Whenever a line in the entries below contains the string "more", copy that line.
START TASK MATERIAL
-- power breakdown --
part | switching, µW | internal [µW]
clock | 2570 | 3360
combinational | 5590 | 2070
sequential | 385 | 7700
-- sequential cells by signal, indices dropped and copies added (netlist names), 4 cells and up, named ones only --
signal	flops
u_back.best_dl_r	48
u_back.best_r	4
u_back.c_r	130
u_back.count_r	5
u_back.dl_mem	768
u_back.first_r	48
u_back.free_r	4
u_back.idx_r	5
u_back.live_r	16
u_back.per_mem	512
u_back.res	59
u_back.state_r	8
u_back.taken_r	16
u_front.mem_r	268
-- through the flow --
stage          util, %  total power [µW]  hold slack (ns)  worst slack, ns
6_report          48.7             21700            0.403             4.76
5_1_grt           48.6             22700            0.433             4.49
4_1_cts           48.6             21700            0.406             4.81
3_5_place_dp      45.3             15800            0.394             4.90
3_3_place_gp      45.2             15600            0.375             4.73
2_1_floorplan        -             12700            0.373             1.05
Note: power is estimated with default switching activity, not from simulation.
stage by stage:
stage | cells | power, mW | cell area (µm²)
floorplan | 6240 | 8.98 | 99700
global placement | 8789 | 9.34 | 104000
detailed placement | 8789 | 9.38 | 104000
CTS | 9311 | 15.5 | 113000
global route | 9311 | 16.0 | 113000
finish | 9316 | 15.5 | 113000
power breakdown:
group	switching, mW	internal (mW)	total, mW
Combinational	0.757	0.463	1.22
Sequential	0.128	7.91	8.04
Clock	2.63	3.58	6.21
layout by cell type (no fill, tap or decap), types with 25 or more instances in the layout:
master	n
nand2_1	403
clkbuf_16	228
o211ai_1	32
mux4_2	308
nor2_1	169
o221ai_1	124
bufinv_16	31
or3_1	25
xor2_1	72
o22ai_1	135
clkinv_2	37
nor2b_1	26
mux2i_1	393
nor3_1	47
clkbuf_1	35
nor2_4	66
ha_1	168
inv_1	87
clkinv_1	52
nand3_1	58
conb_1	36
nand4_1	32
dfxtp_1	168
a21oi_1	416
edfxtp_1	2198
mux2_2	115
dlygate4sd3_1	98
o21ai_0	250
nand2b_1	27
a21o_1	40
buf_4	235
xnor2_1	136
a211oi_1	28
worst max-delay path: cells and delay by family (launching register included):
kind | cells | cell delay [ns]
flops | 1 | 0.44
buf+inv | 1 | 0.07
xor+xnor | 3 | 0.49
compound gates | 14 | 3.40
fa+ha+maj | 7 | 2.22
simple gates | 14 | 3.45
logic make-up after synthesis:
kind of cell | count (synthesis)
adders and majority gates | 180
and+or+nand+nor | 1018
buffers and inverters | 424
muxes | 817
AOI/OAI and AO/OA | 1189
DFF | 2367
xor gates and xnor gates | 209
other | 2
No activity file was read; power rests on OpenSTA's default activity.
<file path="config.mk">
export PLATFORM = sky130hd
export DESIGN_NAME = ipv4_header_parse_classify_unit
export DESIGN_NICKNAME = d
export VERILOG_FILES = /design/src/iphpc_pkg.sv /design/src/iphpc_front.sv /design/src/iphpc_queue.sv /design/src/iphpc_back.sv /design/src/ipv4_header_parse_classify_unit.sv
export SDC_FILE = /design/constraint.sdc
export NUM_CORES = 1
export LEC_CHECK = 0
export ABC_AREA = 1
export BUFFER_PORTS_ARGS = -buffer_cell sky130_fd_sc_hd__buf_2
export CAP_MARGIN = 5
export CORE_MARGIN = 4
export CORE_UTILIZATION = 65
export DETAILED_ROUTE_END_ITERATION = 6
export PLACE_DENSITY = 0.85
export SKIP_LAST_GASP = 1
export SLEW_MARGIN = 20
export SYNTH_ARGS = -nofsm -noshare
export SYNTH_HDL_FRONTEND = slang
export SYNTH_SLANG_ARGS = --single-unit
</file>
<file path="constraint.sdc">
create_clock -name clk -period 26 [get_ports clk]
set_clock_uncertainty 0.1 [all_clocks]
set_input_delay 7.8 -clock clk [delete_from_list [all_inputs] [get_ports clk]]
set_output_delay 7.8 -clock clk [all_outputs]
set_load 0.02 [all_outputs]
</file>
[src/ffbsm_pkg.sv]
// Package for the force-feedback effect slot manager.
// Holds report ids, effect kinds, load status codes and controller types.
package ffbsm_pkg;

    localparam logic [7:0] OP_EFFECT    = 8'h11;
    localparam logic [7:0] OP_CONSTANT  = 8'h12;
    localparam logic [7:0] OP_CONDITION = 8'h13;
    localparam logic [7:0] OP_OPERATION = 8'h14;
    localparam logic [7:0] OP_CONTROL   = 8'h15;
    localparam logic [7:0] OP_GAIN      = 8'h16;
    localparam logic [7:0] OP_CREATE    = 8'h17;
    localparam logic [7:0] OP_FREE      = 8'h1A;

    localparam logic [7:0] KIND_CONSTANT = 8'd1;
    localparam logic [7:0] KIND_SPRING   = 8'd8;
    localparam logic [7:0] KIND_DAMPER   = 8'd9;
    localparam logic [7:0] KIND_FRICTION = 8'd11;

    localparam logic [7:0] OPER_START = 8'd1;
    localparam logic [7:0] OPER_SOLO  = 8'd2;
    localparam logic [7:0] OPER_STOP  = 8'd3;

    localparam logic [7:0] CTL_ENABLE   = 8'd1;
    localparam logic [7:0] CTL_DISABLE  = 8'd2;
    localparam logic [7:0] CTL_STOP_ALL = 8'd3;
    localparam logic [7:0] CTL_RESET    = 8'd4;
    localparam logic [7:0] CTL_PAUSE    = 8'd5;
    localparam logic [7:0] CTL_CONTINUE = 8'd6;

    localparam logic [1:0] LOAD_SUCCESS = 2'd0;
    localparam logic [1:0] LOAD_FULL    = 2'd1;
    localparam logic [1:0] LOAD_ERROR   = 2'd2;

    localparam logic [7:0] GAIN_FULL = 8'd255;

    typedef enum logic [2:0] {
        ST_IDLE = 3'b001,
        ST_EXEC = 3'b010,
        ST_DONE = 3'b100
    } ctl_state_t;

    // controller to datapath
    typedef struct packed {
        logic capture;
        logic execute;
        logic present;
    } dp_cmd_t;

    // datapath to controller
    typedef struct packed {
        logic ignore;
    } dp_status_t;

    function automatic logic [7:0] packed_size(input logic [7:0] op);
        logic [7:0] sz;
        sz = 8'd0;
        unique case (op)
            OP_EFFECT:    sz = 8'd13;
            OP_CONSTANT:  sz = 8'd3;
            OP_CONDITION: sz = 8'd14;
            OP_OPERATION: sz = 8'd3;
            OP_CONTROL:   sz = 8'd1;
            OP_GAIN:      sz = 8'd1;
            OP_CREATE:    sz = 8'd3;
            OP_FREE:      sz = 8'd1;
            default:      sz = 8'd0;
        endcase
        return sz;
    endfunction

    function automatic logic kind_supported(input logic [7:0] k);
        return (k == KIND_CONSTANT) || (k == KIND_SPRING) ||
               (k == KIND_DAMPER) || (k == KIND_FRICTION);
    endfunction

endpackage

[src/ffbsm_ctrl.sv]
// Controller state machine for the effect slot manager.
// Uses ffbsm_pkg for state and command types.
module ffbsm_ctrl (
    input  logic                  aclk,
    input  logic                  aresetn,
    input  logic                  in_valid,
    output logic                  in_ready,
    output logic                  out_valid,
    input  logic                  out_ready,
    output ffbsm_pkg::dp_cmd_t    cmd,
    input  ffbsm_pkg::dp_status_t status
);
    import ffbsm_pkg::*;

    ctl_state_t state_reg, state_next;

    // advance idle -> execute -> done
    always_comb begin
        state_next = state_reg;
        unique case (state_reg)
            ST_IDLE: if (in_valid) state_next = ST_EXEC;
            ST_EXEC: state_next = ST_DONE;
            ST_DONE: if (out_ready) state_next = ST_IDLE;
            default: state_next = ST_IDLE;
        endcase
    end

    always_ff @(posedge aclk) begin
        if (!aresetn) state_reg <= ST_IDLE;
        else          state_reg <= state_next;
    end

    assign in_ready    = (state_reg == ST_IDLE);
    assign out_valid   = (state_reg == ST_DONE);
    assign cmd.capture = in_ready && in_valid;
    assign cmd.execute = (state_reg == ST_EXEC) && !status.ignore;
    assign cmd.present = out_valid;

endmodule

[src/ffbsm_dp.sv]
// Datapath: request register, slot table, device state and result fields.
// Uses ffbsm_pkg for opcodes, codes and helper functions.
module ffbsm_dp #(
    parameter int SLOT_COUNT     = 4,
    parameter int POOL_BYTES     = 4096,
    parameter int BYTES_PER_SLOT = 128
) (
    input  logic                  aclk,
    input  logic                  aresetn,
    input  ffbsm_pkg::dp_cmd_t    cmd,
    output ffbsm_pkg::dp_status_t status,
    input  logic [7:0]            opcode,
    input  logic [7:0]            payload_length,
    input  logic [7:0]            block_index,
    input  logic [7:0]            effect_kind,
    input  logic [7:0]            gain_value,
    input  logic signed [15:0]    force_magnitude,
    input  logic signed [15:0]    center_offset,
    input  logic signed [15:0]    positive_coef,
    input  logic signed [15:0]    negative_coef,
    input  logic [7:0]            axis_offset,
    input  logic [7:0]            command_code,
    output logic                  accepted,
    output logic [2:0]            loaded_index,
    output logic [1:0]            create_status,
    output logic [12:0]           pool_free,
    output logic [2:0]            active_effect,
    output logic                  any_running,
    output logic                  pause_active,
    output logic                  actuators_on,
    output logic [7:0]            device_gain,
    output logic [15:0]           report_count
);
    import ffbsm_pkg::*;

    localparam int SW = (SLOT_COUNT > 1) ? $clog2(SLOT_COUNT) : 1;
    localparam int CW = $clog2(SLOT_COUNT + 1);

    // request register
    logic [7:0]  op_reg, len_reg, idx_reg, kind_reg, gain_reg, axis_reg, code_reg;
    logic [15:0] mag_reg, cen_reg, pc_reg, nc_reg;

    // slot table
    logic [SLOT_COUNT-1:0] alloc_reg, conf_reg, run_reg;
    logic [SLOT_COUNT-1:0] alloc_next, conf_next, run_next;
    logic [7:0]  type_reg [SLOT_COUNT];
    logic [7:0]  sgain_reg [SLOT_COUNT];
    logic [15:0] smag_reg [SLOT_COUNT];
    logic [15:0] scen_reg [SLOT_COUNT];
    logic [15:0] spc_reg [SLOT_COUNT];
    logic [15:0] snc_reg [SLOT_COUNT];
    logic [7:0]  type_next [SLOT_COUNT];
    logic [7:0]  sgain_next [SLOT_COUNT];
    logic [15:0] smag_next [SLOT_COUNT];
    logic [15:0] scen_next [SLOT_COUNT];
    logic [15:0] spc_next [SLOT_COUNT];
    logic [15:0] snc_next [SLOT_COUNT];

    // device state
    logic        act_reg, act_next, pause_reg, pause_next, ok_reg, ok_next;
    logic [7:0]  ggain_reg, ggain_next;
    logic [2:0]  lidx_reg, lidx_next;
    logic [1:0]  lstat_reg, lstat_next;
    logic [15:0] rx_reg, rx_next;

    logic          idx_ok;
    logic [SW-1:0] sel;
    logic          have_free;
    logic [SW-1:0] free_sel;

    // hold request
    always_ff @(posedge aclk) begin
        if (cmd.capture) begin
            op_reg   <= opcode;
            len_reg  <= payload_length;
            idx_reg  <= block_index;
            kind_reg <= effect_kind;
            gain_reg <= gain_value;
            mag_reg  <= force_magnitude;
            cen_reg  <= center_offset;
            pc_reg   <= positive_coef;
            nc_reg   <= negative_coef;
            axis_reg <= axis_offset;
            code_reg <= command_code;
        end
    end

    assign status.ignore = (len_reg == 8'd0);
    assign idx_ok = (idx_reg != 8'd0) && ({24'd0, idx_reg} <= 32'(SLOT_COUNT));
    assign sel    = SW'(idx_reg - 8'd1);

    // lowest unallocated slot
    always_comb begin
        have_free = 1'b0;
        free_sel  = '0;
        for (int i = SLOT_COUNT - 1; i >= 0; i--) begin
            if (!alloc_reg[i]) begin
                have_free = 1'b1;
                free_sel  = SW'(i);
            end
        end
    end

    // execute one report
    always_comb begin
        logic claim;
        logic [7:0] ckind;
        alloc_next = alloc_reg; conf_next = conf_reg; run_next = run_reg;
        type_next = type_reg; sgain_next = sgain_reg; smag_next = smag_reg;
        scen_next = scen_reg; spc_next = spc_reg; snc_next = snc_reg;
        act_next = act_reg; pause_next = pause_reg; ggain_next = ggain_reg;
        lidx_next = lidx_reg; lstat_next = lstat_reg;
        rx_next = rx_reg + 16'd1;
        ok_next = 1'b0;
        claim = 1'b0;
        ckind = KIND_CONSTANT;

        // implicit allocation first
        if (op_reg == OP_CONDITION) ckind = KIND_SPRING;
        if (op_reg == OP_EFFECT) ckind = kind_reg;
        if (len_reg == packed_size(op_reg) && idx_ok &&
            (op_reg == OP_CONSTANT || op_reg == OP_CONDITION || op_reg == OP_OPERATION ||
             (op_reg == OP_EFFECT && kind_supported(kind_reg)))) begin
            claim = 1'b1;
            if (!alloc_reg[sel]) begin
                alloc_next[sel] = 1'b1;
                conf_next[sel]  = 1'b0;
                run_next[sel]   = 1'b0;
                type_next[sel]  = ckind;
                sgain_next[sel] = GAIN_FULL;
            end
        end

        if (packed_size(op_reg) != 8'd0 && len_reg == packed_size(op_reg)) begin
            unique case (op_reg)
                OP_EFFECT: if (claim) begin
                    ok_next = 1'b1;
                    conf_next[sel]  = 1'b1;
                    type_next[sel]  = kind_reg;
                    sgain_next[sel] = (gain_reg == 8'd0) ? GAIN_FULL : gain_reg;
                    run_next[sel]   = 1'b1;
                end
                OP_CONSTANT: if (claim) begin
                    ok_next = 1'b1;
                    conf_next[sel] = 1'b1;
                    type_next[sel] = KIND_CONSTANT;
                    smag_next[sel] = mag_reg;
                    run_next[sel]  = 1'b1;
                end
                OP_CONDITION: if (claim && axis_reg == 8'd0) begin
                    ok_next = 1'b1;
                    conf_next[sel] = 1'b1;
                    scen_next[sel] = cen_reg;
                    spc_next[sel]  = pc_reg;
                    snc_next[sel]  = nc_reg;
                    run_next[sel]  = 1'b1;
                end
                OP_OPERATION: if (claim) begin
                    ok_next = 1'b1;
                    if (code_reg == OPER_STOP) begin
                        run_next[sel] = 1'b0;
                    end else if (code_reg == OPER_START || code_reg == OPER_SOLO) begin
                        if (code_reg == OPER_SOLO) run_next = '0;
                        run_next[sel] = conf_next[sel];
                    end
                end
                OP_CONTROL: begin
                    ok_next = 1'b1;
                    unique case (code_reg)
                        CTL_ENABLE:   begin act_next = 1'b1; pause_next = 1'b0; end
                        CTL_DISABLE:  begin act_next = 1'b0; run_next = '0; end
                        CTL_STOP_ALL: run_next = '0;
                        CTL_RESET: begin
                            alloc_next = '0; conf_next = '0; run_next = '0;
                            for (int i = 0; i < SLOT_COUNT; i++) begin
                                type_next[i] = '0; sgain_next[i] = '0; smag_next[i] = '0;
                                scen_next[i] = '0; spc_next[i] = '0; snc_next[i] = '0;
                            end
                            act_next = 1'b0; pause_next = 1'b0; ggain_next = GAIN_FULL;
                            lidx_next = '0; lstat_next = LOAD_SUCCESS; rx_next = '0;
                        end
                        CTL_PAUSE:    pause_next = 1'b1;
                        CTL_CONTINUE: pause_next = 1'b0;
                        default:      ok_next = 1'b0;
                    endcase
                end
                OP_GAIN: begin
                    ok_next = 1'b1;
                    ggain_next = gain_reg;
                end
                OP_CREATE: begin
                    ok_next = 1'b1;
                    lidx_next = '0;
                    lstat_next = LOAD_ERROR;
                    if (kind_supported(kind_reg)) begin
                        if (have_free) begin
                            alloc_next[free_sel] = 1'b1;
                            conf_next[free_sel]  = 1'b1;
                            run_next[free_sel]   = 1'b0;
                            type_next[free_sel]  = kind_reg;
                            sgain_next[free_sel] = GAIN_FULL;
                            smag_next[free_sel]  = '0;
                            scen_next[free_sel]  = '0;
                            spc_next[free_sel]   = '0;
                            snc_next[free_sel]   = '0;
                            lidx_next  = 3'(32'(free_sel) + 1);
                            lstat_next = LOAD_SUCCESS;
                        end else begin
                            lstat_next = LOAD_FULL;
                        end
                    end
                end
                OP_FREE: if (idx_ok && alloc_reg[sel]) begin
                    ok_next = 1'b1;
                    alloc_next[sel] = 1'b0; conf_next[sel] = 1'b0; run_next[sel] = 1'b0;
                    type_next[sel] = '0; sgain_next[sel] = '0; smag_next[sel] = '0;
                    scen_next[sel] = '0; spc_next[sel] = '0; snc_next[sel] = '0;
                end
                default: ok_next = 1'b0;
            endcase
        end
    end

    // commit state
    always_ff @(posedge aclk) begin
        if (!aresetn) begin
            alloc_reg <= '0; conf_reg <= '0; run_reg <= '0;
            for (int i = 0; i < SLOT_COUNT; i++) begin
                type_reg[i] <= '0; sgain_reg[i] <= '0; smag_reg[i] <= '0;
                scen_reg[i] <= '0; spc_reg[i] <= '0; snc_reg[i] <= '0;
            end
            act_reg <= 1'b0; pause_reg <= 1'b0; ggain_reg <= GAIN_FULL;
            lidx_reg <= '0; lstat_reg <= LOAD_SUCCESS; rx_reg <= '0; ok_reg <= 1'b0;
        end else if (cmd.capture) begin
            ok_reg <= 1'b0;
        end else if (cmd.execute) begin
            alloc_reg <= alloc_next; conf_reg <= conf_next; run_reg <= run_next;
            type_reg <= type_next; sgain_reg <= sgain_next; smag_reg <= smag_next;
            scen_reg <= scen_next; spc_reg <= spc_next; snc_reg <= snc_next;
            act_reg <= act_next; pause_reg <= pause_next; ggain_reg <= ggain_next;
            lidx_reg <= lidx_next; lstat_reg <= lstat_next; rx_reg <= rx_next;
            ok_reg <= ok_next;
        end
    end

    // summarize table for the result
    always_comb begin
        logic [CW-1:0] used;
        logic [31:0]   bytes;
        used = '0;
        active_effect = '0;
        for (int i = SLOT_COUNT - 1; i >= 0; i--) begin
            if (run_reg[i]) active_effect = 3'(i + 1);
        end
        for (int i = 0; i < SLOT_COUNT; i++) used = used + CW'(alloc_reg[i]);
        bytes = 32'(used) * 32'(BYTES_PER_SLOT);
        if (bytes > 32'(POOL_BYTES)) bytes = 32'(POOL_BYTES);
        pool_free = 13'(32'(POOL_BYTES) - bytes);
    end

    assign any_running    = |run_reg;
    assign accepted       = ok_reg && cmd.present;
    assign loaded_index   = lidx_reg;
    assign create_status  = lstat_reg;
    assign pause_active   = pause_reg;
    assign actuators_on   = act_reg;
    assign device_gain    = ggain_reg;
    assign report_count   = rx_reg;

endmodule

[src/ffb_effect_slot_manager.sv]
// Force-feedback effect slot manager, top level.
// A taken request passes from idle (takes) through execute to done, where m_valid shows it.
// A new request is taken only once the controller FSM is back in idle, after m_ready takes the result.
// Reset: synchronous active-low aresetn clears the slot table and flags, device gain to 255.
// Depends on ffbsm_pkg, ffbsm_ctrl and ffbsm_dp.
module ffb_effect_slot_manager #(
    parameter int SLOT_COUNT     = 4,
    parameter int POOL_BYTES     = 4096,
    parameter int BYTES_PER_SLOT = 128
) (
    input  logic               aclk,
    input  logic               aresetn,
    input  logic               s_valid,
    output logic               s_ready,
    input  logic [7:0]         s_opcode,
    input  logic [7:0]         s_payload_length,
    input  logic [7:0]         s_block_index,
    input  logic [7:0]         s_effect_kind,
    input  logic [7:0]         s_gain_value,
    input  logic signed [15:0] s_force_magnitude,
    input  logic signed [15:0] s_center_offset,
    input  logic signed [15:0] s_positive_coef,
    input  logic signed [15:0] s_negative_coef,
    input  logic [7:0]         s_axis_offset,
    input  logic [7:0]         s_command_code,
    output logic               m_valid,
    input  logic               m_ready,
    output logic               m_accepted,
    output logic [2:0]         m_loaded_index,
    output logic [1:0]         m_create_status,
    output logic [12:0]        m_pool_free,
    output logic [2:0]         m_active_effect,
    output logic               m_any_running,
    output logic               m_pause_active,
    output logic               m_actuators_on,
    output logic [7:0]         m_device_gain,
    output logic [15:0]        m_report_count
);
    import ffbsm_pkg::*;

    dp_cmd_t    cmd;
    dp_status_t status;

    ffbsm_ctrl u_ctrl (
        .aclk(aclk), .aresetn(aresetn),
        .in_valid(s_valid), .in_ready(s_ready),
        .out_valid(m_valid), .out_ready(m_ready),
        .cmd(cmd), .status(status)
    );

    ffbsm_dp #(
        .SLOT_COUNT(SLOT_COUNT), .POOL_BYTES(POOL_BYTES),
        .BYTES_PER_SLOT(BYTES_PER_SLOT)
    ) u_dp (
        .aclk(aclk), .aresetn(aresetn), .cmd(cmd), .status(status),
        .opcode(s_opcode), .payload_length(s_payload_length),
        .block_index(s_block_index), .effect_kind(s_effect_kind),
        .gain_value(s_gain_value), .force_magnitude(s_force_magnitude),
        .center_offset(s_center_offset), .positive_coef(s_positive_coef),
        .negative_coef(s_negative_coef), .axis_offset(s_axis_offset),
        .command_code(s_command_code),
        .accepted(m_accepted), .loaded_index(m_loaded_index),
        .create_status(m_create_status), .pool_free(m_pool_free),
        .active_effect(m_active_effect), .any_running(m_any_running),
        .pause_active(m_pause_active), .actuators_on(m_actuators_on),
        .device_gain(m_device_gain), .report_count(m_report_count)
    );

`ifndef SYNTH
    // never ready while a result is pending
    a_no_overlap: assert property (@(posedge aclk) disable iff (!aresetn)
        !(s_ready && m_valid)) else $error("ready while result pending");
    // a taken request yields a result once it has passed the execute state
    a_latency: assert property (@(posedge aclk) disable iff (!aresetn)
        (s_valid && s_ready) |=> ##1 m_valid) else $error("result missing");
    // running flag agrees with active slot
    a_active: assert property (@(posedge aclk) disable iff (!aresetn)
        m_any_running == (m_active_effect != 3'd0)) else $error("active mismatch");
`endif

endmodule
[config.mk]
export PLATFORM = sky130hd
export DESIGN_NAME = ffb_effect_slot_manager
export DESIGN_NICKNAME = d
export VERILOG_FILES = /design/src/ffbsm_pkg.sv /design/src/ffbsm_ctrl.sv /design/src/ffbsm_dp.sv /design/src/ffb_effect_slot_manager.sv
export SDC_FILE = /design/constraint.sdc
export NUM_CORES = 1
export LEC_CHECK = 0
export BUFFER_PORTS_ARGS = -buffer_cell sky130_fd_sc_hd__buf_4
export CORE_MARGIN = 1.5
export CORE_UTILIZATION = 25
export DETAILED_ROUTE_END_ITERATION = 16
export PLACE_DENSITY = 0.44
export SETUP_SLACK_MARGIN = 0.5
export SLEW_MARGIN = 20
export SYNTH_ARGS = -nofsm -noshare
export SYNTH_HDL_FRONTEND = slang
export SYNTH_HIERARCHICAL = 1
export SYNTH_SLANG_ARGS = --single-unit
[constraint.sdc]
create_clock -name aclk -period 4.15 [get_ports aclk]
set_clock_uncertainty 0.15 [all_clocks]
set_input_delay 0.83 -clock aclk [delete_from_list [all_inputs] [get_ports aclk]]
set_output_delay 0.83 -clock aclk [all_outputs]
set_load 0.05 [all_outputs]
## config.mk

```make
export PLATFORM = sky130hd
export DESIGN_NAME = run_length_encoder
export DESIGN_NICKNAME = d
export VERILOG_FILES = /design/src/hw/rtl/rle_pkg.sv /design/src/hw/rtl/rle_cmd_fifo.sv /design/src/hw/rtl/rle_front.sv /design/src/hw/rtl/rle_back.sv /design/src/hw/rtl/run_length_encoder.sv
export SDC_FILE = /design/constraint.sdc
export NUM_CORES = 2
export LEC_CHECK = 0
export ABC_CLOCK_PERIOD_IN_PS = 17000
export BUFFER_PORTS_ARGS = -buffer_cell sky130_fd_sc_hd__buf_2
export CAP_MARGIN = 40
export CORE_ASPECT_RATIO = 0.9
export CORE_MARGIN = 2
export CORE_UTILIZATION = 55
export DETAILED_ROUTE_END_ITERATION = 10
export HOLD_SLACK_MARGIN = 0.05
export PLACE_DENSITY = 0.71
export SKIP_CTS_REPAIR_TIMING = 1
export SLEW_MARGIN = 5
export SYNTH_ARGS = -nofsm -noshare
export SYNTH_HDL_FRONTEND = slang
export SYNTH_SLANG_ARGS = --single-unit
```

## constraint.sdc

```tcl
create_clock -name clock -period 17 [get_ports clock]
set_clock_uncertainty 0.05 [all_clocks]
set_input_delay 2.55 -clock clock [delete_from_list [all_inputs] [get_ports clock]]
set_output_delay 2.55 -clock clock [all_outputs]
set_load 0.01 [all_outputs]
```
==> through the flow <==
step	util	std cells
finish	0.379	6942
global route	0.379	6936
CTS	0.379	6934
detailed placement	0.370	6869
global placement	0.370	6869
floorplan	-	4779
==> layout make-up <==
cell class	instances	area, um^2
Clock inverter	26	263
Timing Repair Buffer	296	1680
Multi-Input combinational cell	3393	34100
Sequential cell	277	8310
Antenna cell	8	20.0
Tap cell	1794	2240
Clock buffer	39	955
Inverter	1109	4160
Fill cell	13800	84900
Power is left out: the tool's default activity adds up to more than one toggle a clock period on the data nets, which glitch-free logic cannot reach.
END TASK MATERIAL
EXERCISE ANSWER >>
layout by cell type (no fill, tap or decap), types with 25 or more instances in the layout:
Power is left out: the tool's default activity adds up to more than one toggle a clock period on the data nets, which glitch-free logic cannot reach.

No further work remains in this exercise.